Our second son could not be more different from our first. He’s a little over two now, appears to be neurotypical, and has a personality to fill any room. They both do. He’s his own wonderful little person, and he taught me what I think is the answer to this question. Each of our sons is a unique creation. There was never any planning for who either would become. That was for us to discover as a family because we trusted our hearts in wanting a second child and that we would all be able to find our way along this journey together.
Our hearts originally said years ago that we wanted two children, we chose to follow that, and we have these two amazing sons. They are both perfect, and we feel that our lives are manyfold richer now.
Like you said, life is risk. There’s no way to predict anything. The best we can do is listen to our hearts and trust in the strength we have as a family, but that is a lot right there. In fact, I think it is everything.
I am struggling with this exact issue right now. My firstborn is over 4 years old and is on the spectrum. He is now doing amazingly well. About a year ago we started trying for another child, and two weeks ago I miscarried my pregnancy. The overall risks of trying again really intimidate me. Deciding with your heart, not your fears sounds like very good advice. I will try to follow it.
I want another child but get terrified of the possibility the second child being severely autistic. I don’t know what to do. So I googled about the topic and came across this article. Thank you so much. All of a sudden, I feel I am in control of my fears now.
I’ve been feeling very odd about this. You are so right. Thanks you for your words and stance. I agree 100% I have a 2yr who has just been diagnosed and it has been a tough realization. But sometimes I can’t picture myself going through it again….but I can do it again and will if I have to. God makes no mistakes
I found out I was pregnant (surprise!) with my youngest son (who is now 3) when my oldest son (who is now 6) was starting the early intervention, diagnosis, etc. gauntlet. I distinctly remember uttering a curse word and feeling terrified when I saw the 2 pink lines appearing on the pregnancy test. I had to take more than a few moments and many prayers making the conscious choice to push away my fears (of miscarriage, of autism, of if I would be able to provide for my firstborn’s increasing needs with a baby to add to the equation). I decided ultimately all we can do is walk by faith, control is really an illusion. Anything can happen on any given day. Who has a life that turned out perfectly according to Plan A? Do we view those situations as irresponsible or reckless?

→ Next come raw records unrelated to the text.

`src/rtl/sample_mem_writer_pkg.sv`:
```
// Shared capture-path constants: writer FSM state encoding and capture mode values.
package sample_mem_writer_pkg;

    typedef enum logic [1:0] {
        S_IDLE    = 2'd0,
        S_CAPTURE = 2'd1,
        S_DONE    = 2'd2
    } state_t;

    localparam logic MODE_ONESHOT  = 1'b0;
    localparam logic MODE_CIRCULAR = 1'b1;

endpackage

```
`src/rtl/sample_decimator.sv`:
```
// Modulo-DECIM transfer counter; keep is high for the first of every DECIM transfers.
module sample_decimator
    import sample_mem_writer_pkg::*;
#(
    parameter int DECIM = 1
) (
    input  logic clk,
    input  logic reset,
    input  logic clear,
    input  logic en,
    output logic keep
);

    localparam int CNT_W = (DECIM > 1) ? $clog2(DECIM) : 1;
    localparam logic [CNT_W-1:0] CNT_LAST = CNT_W'(DECIM - 1);

    logic [CNT_W-1:0] cnt_r;

    // Phase counter: cleared at capture start, advanced once per transfer
    always_ff @(posedge clk or negedge reset) begin
        if (!reset) begin
            cnt_r <= {CNT_W{1'b0}};
        end else if (clear) begin
            cnt_r <= {CNT_W{1'b0}};
        end else if (en) begin
            if (cnt_r == CNT_LAST) begin
                cnt_r <= {CNT_W{1'b0}};
            end else begin
                cnt_r <= cnt_r + CNT_W'(1);
            end
        end else begin
            cnt_r <= cnt_r;
        end
    end

    assign keep = (DECIM == 1) ? 1'b1 : (cnt_r == {CNT_W{1'b0}});

endmodule

```
`src/rtl/sample_mem_writer.sv`:
```
// Capture-side sample RAM writer: valid/ready sample stream in, registered RAM write port out,
// with one-shot or circular capture and optional decimation.
module sample_mem_writer
    import sample_mem_writer_pkg::*;
#(
    parameter int DATA_W = 8,
    parameter int ADDR_W = 4,
    parameter int DECIM  = 1
) (
    input  logic              clk,
    input  logic              reset,
    input  logic              start,
    input  logic              circular,
    input  logic              stop,
    input  logic              s_valid,
    input  logic [DATA_W-1:0] s_data,
    output logic              s_ready,
    output logic              mem_we,
    output logic [ADDR_W-1:0] mem_addr,
    output logic [DATA_W-1:0] mem_wdata,
    output logic              busy,
    output logic              done,
    output logic              wrap,
    output logic [ADDR_W:0]   count
);

    localparam int DEPTH = 2 ** ADDR_W;
    localparam logic [ADDR_W-1:0] PTR_LAST  = ADDR_W'(DEPTH - 1);
    localparam logic [ADDR_W:0]   COUNT_MAX = (ADDR_W + 1)'(DEPTH);

    state_t            state_r;
    logic              circ_r;
    logic [ADDR_W-1:0] ptr_r;
    logic [ADDR_W:0]   count_r;
    logic              wrap_r;
    logic              mem_we_r;
    logic [ADDR_W-1:0] mem_addr_r;
    logic [DATA_W-1:0] mem_wdata_r;

    logic clear_s;
    logic xfer_s;
    logic keep_s;
    logic write_s;
    logic finish_s;

    sample_decimator #(.DECIM(DECIM)) u_decim (
        .clk   (clk),
        .reset (reset),
        .clear (clear_s),
        .en    (xfer_s),
        .keep  (keep_s)
    );

    // Transfer qualification and end-of-capture detection
    always_comb begin
        clear_s  = 1'b0;
        xfer_s   = 1'b0;
        write_s  = 1'b0;
        finish_s = 1'b0;
        if (state_r == S_IDLE) begin
            clear_s = start;
        end else if (state_r == S_CAPTURE) begin
            xfer_s  = s_valid;
            write_s = s_valid && keep_s;
            if (circ_r == MODE_CIRCULAR) begin
                finish_s = stop;
            end else begin
                finish_s = write_s && (ptr_r == PTR_LAST);
            end
        end else begin
            clear_s = 1'b0;
        end
    end

    // Capture FSM, write pointer, sample count, wrap flag and RAM write register
    always_ff @(posedge clk or negedge reset) begin
        if (!reset) begin
            state_r     <= S_IDLE;
            circ_r      <= MODE_ONESHOT;
            ptr_r       <= {ADDR_W{1'b0}};
            count_r     <= {(ADDR_W + 1){1'b0}};
            wrap_r      <= 1'b0;
            mem_we_r    <= 1'b0;
            mem_addr_r  <= {ADDR_W{1'b0}};
            mem_wdata_r <= {DATA_W{1'b0}};
        end else begin
            mem_we_r <= 1'b0;
            case (state_r)
                S_IDLE: begin
                    if (start) begin
                        state_r <= S_CAPTURE;
                        circ_r  <= circular;
                        ptr_r   <= {ADDR_W{1'b0}};
                        count_r <= {(ADDR_W + 1){1'b0}};
                        wrap_r  <= 1'b0;
                    end
                end
                S_CAPTURE: begin
                    if (write_s) begin
                        mem_we_r    <= 1'b1;
                        mem_addr_r  <= ptr_r;
                        mem_wdata_r <= s_data;
                        ptr_r       <= ptr_r + ADDR_W'(1);
                        if (count_r != COUNT_MAX) begin
                            count_r <= count_r + (ADDR_W + 1)'(1);
                        end
                        // Second visit to address 0 marks the first overwrite of old data
                        if ((circ_r == MODE_CIRCULAR) && (ptr_r == {ADDR_W{1'b0}}) &&
                            (count_r == COUNT_MAX)) begin
                            wrap_r <= 1'b1;
                        end
                    end
                    if (finish_s) begin
                        state_r <= S_DONE;
                    end
                end
                S_DONE: begin
                    state_r <= S_IDLE;
                end
                default: begin
                    state_r <= S_IDLE;
                end
            endcase
        end
    end

    assign s_ready   = (state_r == S_CAPTURE);
    assign busy      = (state_r != S_IDLE);
    assign done      = (state_r == S_DONE);
    assign wrap      = wrap_r;
    assign count     = count_r;
    assign mem_we    = mem_we_r;
    assign mem_addr  = mem_addr_r;
    assign mem_wdata = mem_wdata_r;

endmodule

```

Fast forward to where I am now, my oldest is doing remarkably well (although yes I still have those occasional days when I just sit in my car and cry or scream from frustration with some of his more severe behaviors), his little brother shows some Asperger’s like traits but when tested was only officially diagnosed as intellectually gifted, and the best part is that my youngest is the BEST THERAPY my oldest could ever have. My oldest son’s social skills, behavior, and communication skills started to parallel his younger brother’s and now they are on about the same developmental level (due to one being developmentally delayed and the other being intellectually advanced). He has the benefit of a buddy to play with, who can engage him in play like no adult ever has been able. Some of the rigid thought patterns have gone away as my oldest has been forced to learn to share a room, share toys, take turns, and get along with a brother. I believe a little brother was just what my oldest needed and to think that he would have never had that had I let my fears rule my decisions.
Now we wonder about the possibility of having a third child, but due to the economy and our financial situation are deciding against it for now.